Dead plant materials are hard to break down, and there are just a few animal groups able of doing it. The major constraint is the recalcitrant nature of these stable biopolymers such as cellulose and lignin, making the matrix indigestible to animals and difficult to colonize for microorganisms. An ideal combination seems to be insects grinding the material, increasing its surface-to-volume ratio, allowing microorganisms to perform fast assimilation of the organic compounds into available energy and simple nutrients. This is why most of decomposers reveal intricate long-term relationships with microbial communities. This symbiosis is truly beneficial for both partners, as microorganisms find continuous income of food and stable environment inside a termite gut, and the host benefits from ingesting a share of the energy and nutrients produced during the lignocellulose matrix breakdown.
Symbionts in termite guts originate from three following domains: Archaea, Eubacteria and Eukaryota; members of at least two are always present. The flagellates [NS1] occur in all “lower” termites, as well as in the woodroach Cryptocercus, while they are missing in Termitidae altogether. Gut morphology and composition of gut microbiota is by far more diverse in “higher” termites, and get especially complicated structure and function in true soil-feeding termites.
The known functions of termite endosymbionts are as follows: (1) Sugar polymers (cellulose, hemicelloloses) breakdown to short chains, to be ingested by termites or other symbionts; (2) Absorption of oxygen and maintaining conditions suitable for lignocellulose fermentation; (3) Recycling the nitrogen waste, and providing nitrogen-rich substrates, even at the expense of fixing atmospheric nitrogen if needed; (4) Acetogenetic elimination of hydrogen, (5) Lignin breakdown and degradation of resulting aromatic compounds (demethylation, deacetylation, decarboxylation; (6) Ingestion of protein components of humus in soil-feeders.
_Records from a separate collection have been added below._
<file path="config.mk">
export PLATFORM = sky130hd
export DESIGN_NAME = pbat_bridge_flat
export DESIGN_NICKNAME = d
export VERILOG_FILES = /design/src/pbat_pkg.sv /design/src/pbat_if.sv /design/src/pbat_bridge.sv /design/src/pbat_sync.sv /design/src/flat_wrapper.sv
export VERILOG_INCLUDE_DIRS = /design/src
export SDC_FILE = /design/constraint.sdc
export NUM_CORES = 1
export LEC_CHECK = 0
export ABC_CLOCK_PERIOD_IN_PS = 2300
export BUFFER_PORTS_ARGS = -buffer_cell sky130_fd_sc_hd__buf_2
export CORE_ASPECT_RATIO = 0.9
export CORE_UTILIZATION = 44
export DETAILED_ROUTE_END_ITERATION = 8
export PLACE_DENSITY_LB_ADDON = 0.1
export SYNTH_ARGS = -nofsm -noshare
export SYNTH_HDL_FRONTEND = slang
export SYNTH_SLANG_ARGS = --single-unit
</file>
<file path="constraint.sdc">
create_clock -name clk -period 2.3 [get_ports clk]
set_input_delay 0.115 -clock clk [delete_from_list [all_inputs] [get_ports clk]]
set_output_delay 0.115 -clock clk [all_outputs]
set_load 0.01 [all_outputs]
</file>
$ cat src/rtl/btc_map.svh
// Functional notes
// RL1: chip select, read and write strobes low together float all outputs and data bus.
// RL2: addresses 80h to ffh decode as test registers, apart from normal registers.
// RL3: writes to unused bits do nothing; host masks unused bits after reading.
// RL4: writable test register bits need no reset unless stated otherwise.
// RL5: master test bits except factory select clear on hardware reset; soft reset keeps them. The code's hardware reset clears factory select too.
// RL6: factory test select bit 4 turns the host port into the vector access port.
// RL7: factory select ORs with board test enable; cleared only by chip select high. The code's hardware reset also clears it.
// RL8: bus driver control bit 3 makes chip select the data bus output enable.
// RL9: bus driver control overrides the data bus tristate bit.
// RL10: board test bit 2 holds blocks in test mode and opens test registers.
// RL11: output tristate bit 0 floats every pin but the data bus; host port works.
// RL12: data bus tristate bit 1 floats the data bus, blocking read data.
// RL13: write-only master test bits read back unspecified; host must not rely on them.
`ifndef BTC_MAP_SVH
`define BTC_MAP_SVH

// register offsets on the host port
`define BTC_MTC_OFFSET      8'h0b
`define BTC_TEST_SPACE_BIT  7

// master test control field positions
`define BTC_MTC_TRISTATE_IO 0
`define BTC_MTC_TRISTATE_DB 1
`define BTC_MTC_IO_TEST     2
`define BTC_MTC_BUS_DRV     3
`define BTC_MTC_FACTORY     4

// reset values
`define BTC_MTC_RESET       5'h00
`define BTC_BYTE_RESET      8'h00

// synchroniser depth on pin inputs
`define BTC_SYNC_STAGES     2

`endif

$ cat src/rtl/btc_pkg.sv
package btc_pkg;

	// host port pins as they arrive, before or after synchronising
	typedef struct packed {
		logic       chip_select_n;
		logic       read_strobe_n;
		logic       write_strobe_n;
		logic [7:0] addr;
		logic [7:0] data;
	} btc_pins_s;

	// master test control bits held by the block
	typedef struct packed {
		logic factory_test_select;
		logic bus_driver_pin_control;
		logic board_io_test_enable;
		logic data_bus_tristate;
		logic output_pins_tristate;
	} btc_mtc_s;

	// write request towards the internal register spaces
	typedef struct packed {
		logic       strobe;
		logic       test_space;
		logic [7:0] addr;
		logic [7:0] data;
	} btc_ext_wr_s;

endpackage : btc_pkg
`config.mk`:
```
export PLATFORM = sky130hd
export DESIGN_NAME = sct_conv_ctrl
export DESIGN_NICKNAME = d
export VERILOG_FILES = /design/src/core/sct_pkg.sv /design/src/core/sct_clk_div.sv /design/src/core/sct_conv_ctrl.sv
export SDC_FILE = /design/constraint.sdc
export NUM_CORES = 1
export LEC_CHECK = 0
export ABC_AREA = 1
export BUFFER_PORTS_ARGS = -buffer_cell sky130_fd_sc_hd__buf_2
export CORE_MARGIN = 1.5
export CORE_UTILIZATION = 60
export DETAILED_ROUTE_END_ITERATION = 8
export PLACE_DENSITY_LB_ADDON = 0.2
export SLEW_MARGIN = 0
export SYNTH_ARGS = -nofsm -noshare
export SYNTH_HDL_FRONTEND = slang
export SYNTH_HIERARCHICAL = 1
export SYNTH_SLANG_ARGS = --single-unit
```
`constraint.sdc`:
```
create_clock -name clock -period 3.65 [get_ports clock]
set_clock_uncertainty 0.05 [all_clocks]
set_input_delay 0 -clock clock [delete_from_list [all_inputs] [get_ports clock]]
set_output_delay 0 -clock clock [all_outputs]
set_load 0.05 [all_outputs]
```
`src/core/sct_pkg.sv`:
```
// shared constants, register map and carrier types for the conversion timing control
`default_nettype none
package sct_pkg;
	// register byte offsets on the control bus
	localparam logic [7:0] OFF_CTRL     = 8'h00;
	localparam logic [7:0] OFF_ACQ_LOW  = 8'h04;
	localparam logic [7:0] OFF_ACQ_HIGH = 8'h08;
	localparam logic [7:0] OFF_HW_OWN   = 8'h0c;
	localparam logic [7:0] OFF_FW_SW    = 8'h10;
	localparam logic [7:0] OFF_STATUS   = 8'h14;
	localparam logic [7:0] OFF_RESULT   = 8'h18;
	localparam logic [7:0] OFF_CHAN     = 8'h20;
	// field positions
	localparam int ACQ_HI_POS  = 16;
	localparam int DIV_POS     = 8;
	// reset values
	localparam logic [31:0] RST_CTRL    = 32'h0000_0100;
	localparam logic [9:0]  RST_ACQ     = 10'h004;
	localparam logic [15:0] RST_HW_OWN  = 16'hffff;
	localparam logic [15:0] RST_FW_SW   = 16'h0000;
	// cycle counts in converter clocks
	localparam logic [9:0]  ACQ_MIN     = 10'h004;
	localparam logic [4:0]  RES_FULL    = 5'd12;
	localparam logic [4:0]  RES_MID     = 5'd10;
	localparam logic [4:0]  RES_LOW     = 5'd8;
	localparam logic [4:0]  CONV_EXTRA  = 5'd2;
	// negative input choices and bus response codes
	localparam logic [1:0]  NEG_VSSA    = 2'h0;
	localparam logic [1:0]  NEG_VREF    = 2'h1;
	localparam logic [1:0]  NEG_PIN     = 2'h2;
	localparam logic [1:0]  RESP_OKAY   = 2'h0;
	localparam logic [1:0]  RESP_SLVERR = 2'h2;

	// per-channel setup word, low ten bits of a channel register
	typedef struct packed {
		logic [2:0] pin;
		logic       enable;
		logic [1:0] negSel;
		logic       diff;
		logic       altRes;
		logic [1:0] acqSel;
	} sct_chan_t;

	// global control word, low sixteen bits of the control register
	typedef struct packed {
		logic [7:0] clkDiv;
		logic [2:0] spare;
		logic       leftAlign;
		logic       signedDiff;
		logic       signedSe;
		logic       alt10;
		logic       scanEn;
	} sct_ctrl_t;

	typedef enum logic [1:0] {
		ST_IDLE = 2'b00,
		ST_ACQ  = 2'b01,
		ST_CONV = 2'b10
	} sct_state_t;
endpackage : sct_pkg
`default_nettype wire

```
`src/core/sct_clk_div.sv`:
```
// integer divider giving a one-cycle converter clock enable
`default_nettype none
module sct_clk_div #(
	parameter int W = 8
) (
	input  wire logic         clock,
	input  wire logic         rst_b,
	input  wire logic [W-1:0] divisor,
	output logic              tick
);
	logic [W-1:0] cntFf;
	logic [W-1:0] nxt_cnt;
	logic         nxt_tick;

	// divide by divisor, zero treated as one; only whole ratios, no fraction
	always_comb begin
		nxt_tick = 1'b0;
		nxt_cnt  = cntFf + W'(1);
		if (cntFf + W'(1) >= divisor) begin
			nxt_cnt  = '0;
			nxt_tick = 1'b1;
		end
	end

	always_ff @(posedge clock or negedge rst_b) begin
		if (!rst_b) begin
			cntFf <= '0;
			tick  <= 1'b0;
		end else begin
			cntFf <= nxt_cnt;
			tick  <= nxt_tick;
		end
	end
endmodule : sct_clk_div
`default_nettype wire

```
`src/core/sct_conv_ctrl.sv`:
```
// conversion timing, result formatting, router ownership and register slave
// Overview of operation
// - vssa negative input: signed select ignored, result only 0x000 to 0x7ff
// - unsigned: top code at +full scale, 0x800 at zero, 0 at -full scale
// - signed: 0x7ff at +full scale, zero at zero, 0x800 at -full scale
// - 12-bit default; per channel one alternate, globally 8 or 10 bit
// - conversion lasts resolution plus two converter clocks, 14 at 12 bit
// - full cycle is acquisition plus resolution plus two clocks
// - four global acquisition durations, 4 to 1023 clocks, in two paired registers
// - on acquisition expiry disconnect the input and convert the held sample
// - one converter clock passes before the start strobe rises
// - acquisition-done pulse to the fabric at end of acquisition
// - default four-clock acquisition gives 18 clocks at 12 bit
// - sequencer and fabric switch control is hardware, maskable per switch
// - sequencer steps enabled channels round robin without processor help
// - sequencer reaches adjacent-pin pairs only; others need firmware or fabric
// - firmware switch bits directly set every router switch
// - signed results sign-extend to 16 bits, unsigned ones zero-extend
// - left alignment at reduced resolution zeroes the unused low bits
//
// Local design decisions: the address map and the AXI4-Lite slave port.
`default_nettype none
module sct_conv_ctrl #(
	parameter int NCH = 4
) (
	input  wire logic        clock,
	input  wire logic        rst_b,
	input  wire logic [7:0]  s_axi_awaddr,
	input  wire logic        s_axi_awvalid,
	output logic             s_axi_awready,
	input  wire logic [31:0] s_axi_wdata,
	input  wire logic [3:0]  s_axi_wstrb,
	input  wire logic        s_axi_wvalid,
	output logic             s_axi_wready,
	output logic [1:0]       s_axi_bresp,
	output logic             s_axi_bvalid,
	input  wire logic        s_axi_bready,
	input  wire logic [7:0]  s_axi_araddr,
	input  wire logic        s_axi_arvalid,
	output logic             s_axi_arready,
	output logic [31:0]      s_axi_rdata,
	output logic [1:0]       s_axi_rresp,
	output logic             s_axi_rvalid,
	input  wire logic        s_axi_rready,
	input  wire logic [11:0] coreCode,
	input  wire logic [15:0] fabricSw,
	input  wire logic        fabricOwn,
	output logic [15:0]      routerSw,
	output logic             sampleConnect,
	output logic             socStrobe,
	output logic             acqDone,
	output logic [15:0]      resultData,
	output logic             resultValid
);
	sct_pkg::sct_ctrl_t ctrlFf, nxt_ctrl;
	sct_pkg::sct_chan_t chanFf [NCH];
	sct_pkg::sct_chan_t nxt_chan [NCH];
	sct_pkg::sct_state_t stateFf, nxt_state;
	logic [9:0]  acqFf [4];
	logic [9:0]  nxt_acq [4];
	logic [15:0] hwOwnFf, nxt_hwOwn, fwSwFf, nxt_fwSw, seqSw, nxt_router;
	logic [9:0]  cntFf, nxt_cnt;
	logic [$clog2(NCH)-1:0] chFf, nxt_ch;
	logic [3:0]  fmtFf, nxt_fmt;
	logic [15:0] nxt_result;
	logic        nxt_sample, nxt_soc, nxt_acqDone, nxt_resValid;
	logic        tick, anyEn;
	logic [4:0]  resLen;
	logic [7:0]  awAddrFf, nxt_awAddr;
	logic [31:0] wDataFf, nxt_wData;
	logic        awHeldFf, nxt_awHeld, wHeldFf, nxt_wHeld;
	logic [1:0]  nxt_bresp, nxt_rresp;
	logic        nxt_bvalid, nxt_rvalid;
	logic [31:0] nxt_rdata;
	logic        doWrite, wrHit;
	sct_pkg::sct_chan_t cur;

	sct_clk_div #(.W(8)) uDiv (
		.clock   (clock),
		.rst_b   (rst_b),
		.divisor (ctrlFf.clkDiv),
		.tick    (tick)
	);

	assign cur    = chanFf[chFf];
	// alternate resolution is one global choice, picked per channel
	assign resLen = !cur.altRes ? sct_pkg::RES_FULL :
		(ctrlFf.alt10 ? sct_pkg::RES_MID : sct_pkg::RES_LOW);

	// place the code msb-first in 12 bits, then encode and align
	function automatic logic [15:0] fmtCode(input logic [11:0] raw, input logic [4:0] res,
			input logic vssa, input logic sgn, input logic left);
		logic [11:0] top;
		logic [3:0]  sh;
		sh  = 4'(sct_pkg::RES_FULL - res);
		top = raw << sh;
		if (vssa) begin
			top = top[11] ? {1'b0, top[10:0]} : 12'h000;
		end else if (sgn) begin
			top[11] = ~top[11];
		end
		if (left) begin
			fmtCode = {top, 4'h0};
		end else if (sgn && !vssa) begin
			fmtCode = 16'($signed({top, 4'h0}) >>> (5'd4 + 5'(sh)));
		end else begin
			fmtCode = {4'h0, top} >> sh;
		end
	endfunction : fmtCode

	// sequencer only reaches a pin and its even/odd neighbour
	always_comb begin
		seqSw = '0;
		seqSw[cur.pin] = 1'b1;
		if (cur.negSel == sct_pkg::NEG_PIN) begin
			seqSw[8 + 32'(cur.pin ^ 3'h1)] = 1'b1;
		end
	end

	// per-switch owner: hardware (fabric or sequencer) unless masked to firmware
	genvar gi;
	generate
		for (gi = 0; gi < 16; gi++) begin : gSw
			assign nxt_router[gi] = hwOwnFf[gi] ? (fabricOwn ? fabricSw[gi] : seqSw[gi])
				: fwSwFf[gi];
		end
	endgenerate

	// timing sequence: acquisition then resolution plus two conversion clocks
	always_comb begin
		nxt_state    = stateFf;
		nxt_cnt      = cntFf;
		nxt_ch       = chFf;
		nxt_fmt      = fmtFf;
		nxt_result   = resultData;
		nxt_sample   = sampleConnect;
		nxt_soc      = 1'b0;
		nxt_acqDone  = 1'b0;
		nxt_resValid = 1'b0;
		anyEn        = 1'b0;
		for (int i = 0; i < NCH; i++) begin
			anyEn = anyEn | chanFf[i].enable;
		end
		case (stateFf)
			sct_pkg::ST_IDLE: begin
				if (ctrlFf.scanEn && cur.enable && tick) begin
					nxt_state  = sct_pkg::ST_ACQ;
					nxt_cnt    = (acqFf[cur.acqSel] < sct_pkg::ACQ_MIN) ? sct_pkg::ACQ_MIN
						: acqFf[cur.acqSel];
					nxt_sample = 1'b1;
				end else if (anyEn && !cur.enable) begin
					nxt_ch = $clog2(NCH)'(chFf + 1'b1);
				end
			end
			sct_pkg::ST_ACQ: begin
				if (tick) begin
					nxt_cnt = cntFf - 10'h001;
					if (cntFf == 10'h001) begin
						nxt_state   = sct_pkg::ST_CONV;
						nxt_cnt     = 10'(resLen + sct_pkg::CONV_EXTRA);
						nxt_sample  = 1'b0;
						nxt_acqDone = 1'b1;
					end
				end
			end
			sct_pkg::ST_CONV: begin
				if (tick) begin
					nxt_cnt = cntFf - 10'h001;
					// strobe only after the first converter clock of the phase
					nxt_soc = (cntFf == 10'(resLen + sct_pkg::CONV_EXTRA));
					if (cntFf == 10'h001) begin
						nxt_resValid = 1'b1;
						nxt_result   = fmtCode(coreCode, resLen,
							!cur.diff && cur.negSel == sct_pkg::NEG_VSSA,
							cur.diff ? ctrlFf.signedDiff : ctrlFf.signedSe, ctrlFf.leftAlign);
						nxt_fmt      = {!cur.diff && cur.negSel == sct_pkg::NEG_VSSA,
							cur.diff ? ctrlFf.signedDiff : ctrlFf.signedSe,
							ctrlFf.leftAlign, resLen == sct_pkg::RES_LOW};
						nxt_ch       = $clog2(NCH)'(chFf + 1'b1);
						nxt_state    = sct_pkg::ST_IDLE;
					end
				end
			end
			default: nxt_state = sct_pkg::ST_IDLE;
		endcase
	end

	always_ff @(posedge clock or negedge rst_b) begin
		if (!rst_b) begin
			stateFf       <= sct_pkg::ST_IDLE;
			cntFf         <= '0;
			chFf          <= '0;
			fmtFf         <= '0;
			resultData    <= '0;
			sampleConnect <= 1'b0;
			socStrobe     <= 1'b0;
			acqDone       <= 1'b0;
			resultValid   <= 1'b0;
			routerSw      <= '0;
		end else begin
			stateFf       <= nxt_state;
			cntFf         <= nxt_cnt;
			chFf          <= nxt_ch;
			fmtFf         <= nxt_fmt;
			resultData    <= nxt_result;
			sampleConnect <= nxt_sample;
			socStrobe     <= nxt_soc;
			acqDone       <= nxt_acqDone;
			resultValid   <= nxt_resValid;
			routerSw      <= nxt_router;
		end
	end

	// bus slave: address and data taken in either order, one write at a time
	// only a beat that is taken now or held counts, so a stale address is never written
	assign doWrite = (awHeldFf || (s_axi_awvalid && s_axi_awready))
		&& (wHeldFf || (s_axi_wvalid && s_axi_wready)) && !s_axi_bvalid;
	always_comb begin
		nxt_ctrl   = ctrlFf;
		nxt_acq    = acqFf;
		nxt_chan   = chanFf;
		nxt_hwOwn  = hwOwnFf;
		nxt_fwSw   = fwSwFf;
		nxt_awAddr = s_axi_awready && s_axi_awvalid ? s_axi_awaddr : awAddrFf;
		nxt_wData  = s_axi_wready && s_axi_wvalid ? s_axi_wdata : wDataFf;
		nxt_awHeld = awHeldFf | (s_axi_awready & s_axi_awvalid);
		nxt_wHeld  = wHeldFf | (s_axi_wready & s_axi_wvalid);
		nxt_bvalid = s_axi_bvalid & ~s_axi_bready;
		nxt_bresp  = s_axi_bresp;
		wrHit      = 1'b1;
		if (doWrite) begin
			nxt_awHeld = 1'b0;
			nxt_wHeld  = 1'b0;
			nxt_bvalid = 1'b1;
			case (nxt_awAddr)
				sct_pkg::OFF_CTRL:     nxt_ctrl = nxt_wData[15:0];
				sct_pkg::OFF_ACQ_LOW: begin
					nxt_acq[0] = nxt_wData[9:0];
					nxt_acq[1] = nxt_wData[sct_pkg::ACQ_HI_POS +: 10];
				end
				sct_pkg::OFF_ACQ_HIGH: begin
					nxt_acq[2] = nxt_wData[9:0];
					nxt_acq[3] = nxt_wData[sct_pkg::ACQ_HI_POS +: 10];
				end
				sct_pkg::OFF_HW_OWN:   nxt_hwOwn = nxt_wData[15:0];
				sct_pkg::OFF_FW_SW:    nxt_fwSw  = nxt_wData[15:0];
				sct_pkg::OFF_STATUS, sct_pkg::OFF_RESULT: wrHit = 1'b1;
				default: begin
					wrHit = 1'b0;
					for (int i = 0; i < NCH; i++) begin
						if (nxt_awAddr == 8'(sct_pkg::OFF_CHAN + 8'(4 * i))) begin
							nxt_chan[i] = nxt_wData[9:0];
							wrHit = 1'b1;
						end
					end
				end
			endcase
			nxt_bresp = wrHit ? sct_pkg::RESP_OKAY : sct_pkg::RESP_SLVERR;
		end
	end

	// read side answers one cycle after the address is taken
	always_comb begin
		nxt_rvalid = s_axi_rvalid & ~s_axi_rready;
		nxt_rdata  = s_axi_rdata;
		nxt_rresp  = s_axi_rresp;
		if (s_axi_arvalid && s_axi_arready) begin
			nxt_rvalid = 1'b1;
			nxt_rresp  = sct_pkg::RESP_OKAY;
			case (s_axi_araddr)
				sct_pkg::OFF_CTRL:     nxt_rdata = {16'h0000, ctrlFf};
				sct_pkg::OFF_ACQ_LOW:  nxt_rdata = {6'h00, acqFf[1], 6'h00, acqFf[0]};
				sct_pkg::OFF_ACQ_HIGH: nxt_rdata = {6'h00, acqFf[3], 6'h00, acqFf[2]};
				sct_pkg::OFF_HW_OWN:   nxt_rdata = {16'h0000, hwOwnFf};
				sct_pkg::OFF_FW_SW:    nxt_rdata = {16'h0000, fwSwFf};
				sct_pkg::OFF_STATUS:   nxt_rdata = {20'h00000, 4'(chFf), 6'h00, stateFf};
				sct_pkg::OFF_RESULT:   nxt_rdata = {16'h0000, resultData};
				default: begin
					nxt_rdata = 32'h0000_0000;
					nxt_rresp = sct_pkg::RESP_SLVERR;
					for (int i = 0; i < NCH; i++) begin
						if (s_axi_araddr == 8'(sct_pkg::OFF_CHAN + 8'(4 * i))) begin
							nxt_rdata = {22'h000000, chanFf[i]};
							nxt_rresp = sct_pkg::RESP_OKAY;
						end
					end
				end
			endcase
		end
	end

	always_ff @(posedge clock or negedge rst_b) begin
		if (!rst_b) begin
			ctrlFf        <= sct_pkg::RST_CTRL[15:0];
			for (int i = 0; i < 4; i++) begin
				acqFf[i] <= sct_pkg::RST_ACQ;
			end
			for (int i = 0; i < NCH; i++) begin
				chanFf[i] <= '0;
			end
			hwOwnFf       <= sct_pkg::RST_HW_OWN;
			fwSwFf        <= sct_pkg::RST_FW_SW;
			awAddrFf      <= '0;
			wDataFf       <= '0;
			awHeldFf      <= 1'b0;
			wHeldFf       <= 1'b0;
			s_axi_awready <= 1'b0;
			s_axi_wready  <= 1'b0;
			s_axi_bvalid  <= 1'b0;
			s_axi_bresp   <= '0;
			s_axi_arready <= 1'b0;
			s_axi_rvalid  <= 1'b0;
			s_axi_rdata   <= '0;
			s_axi_rresp   <= '0;
		end else begin
			ctrlFf        <= nxt_ctrl;
			acqFf         <= nxt_acq;
			chanFf        <= nxt_chan;
			hwOwnFf       <= nxt_hwOwn;
			fwSwFf        <= nxt_fwSw;
			awAddrFf      <= nxt_awAddr;
			wDataFf       <= nxt_wData;
			awHeldFf      <= nxt_awHeld;
			wHeldFf       <= nxt_wHeld;
			s_axi_awready <= !nxt_awHeld && !nxt_bvalid && !(s_axi_awready && s_axi_awvalid);
			s_axi_wready  <= !nxt_wHeld && !nxt_bvalid && !(s_axi_wready && s_axi_wvalid);
			s_axi_bvalid  <= nxt_bvalid;
			s_axi_bresp   <= nxt_bresp;
			s_axi_arready <= !nxt_rvalid && !(s_axi_arready && s_axi_arvalid);
			s_axi_rvalid  <= nxt_rvalid;
			s_axi_rdata   <= nxt_rdata;
			s_axi_rresp   <= nxt_rresp;
		end
	end
endmodule : sct_conv_ctrl
`default_nettype wire

```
The relationship between termites and their gut microbiota (endosymbionts) is a hot topic in current science, mostly thanks to advances in NGS (next generation sequencing) methods, and attempts to use termite associates in commercial fermentation chambers changing the dead organic matter into e.g. methane and N-enriched biomass. While relationships with termite endosymbionts belong to broadly studied topics, the occurrence of ectosymbiotic microorganisms is a mystery - apart from the notoriously known case of fungus-growing termites (Termitidae: Macrotermitinae), revealing associations with the symbiotic fungus Termitomyces (Basidiomycetes: Agaricales). At the same time, termites are known to alter their environment and among others to change composition of microbial communities in their environment, by selective supressing of certain strains and support of others. The same is true for termite nests, in which only a small part of the environmental microorganisms may live. We are studying these phenomena by field experiments and extensive sequencing of environmental samples of different nature with the hope to understand the importance of particular members of termite symbiotic associates.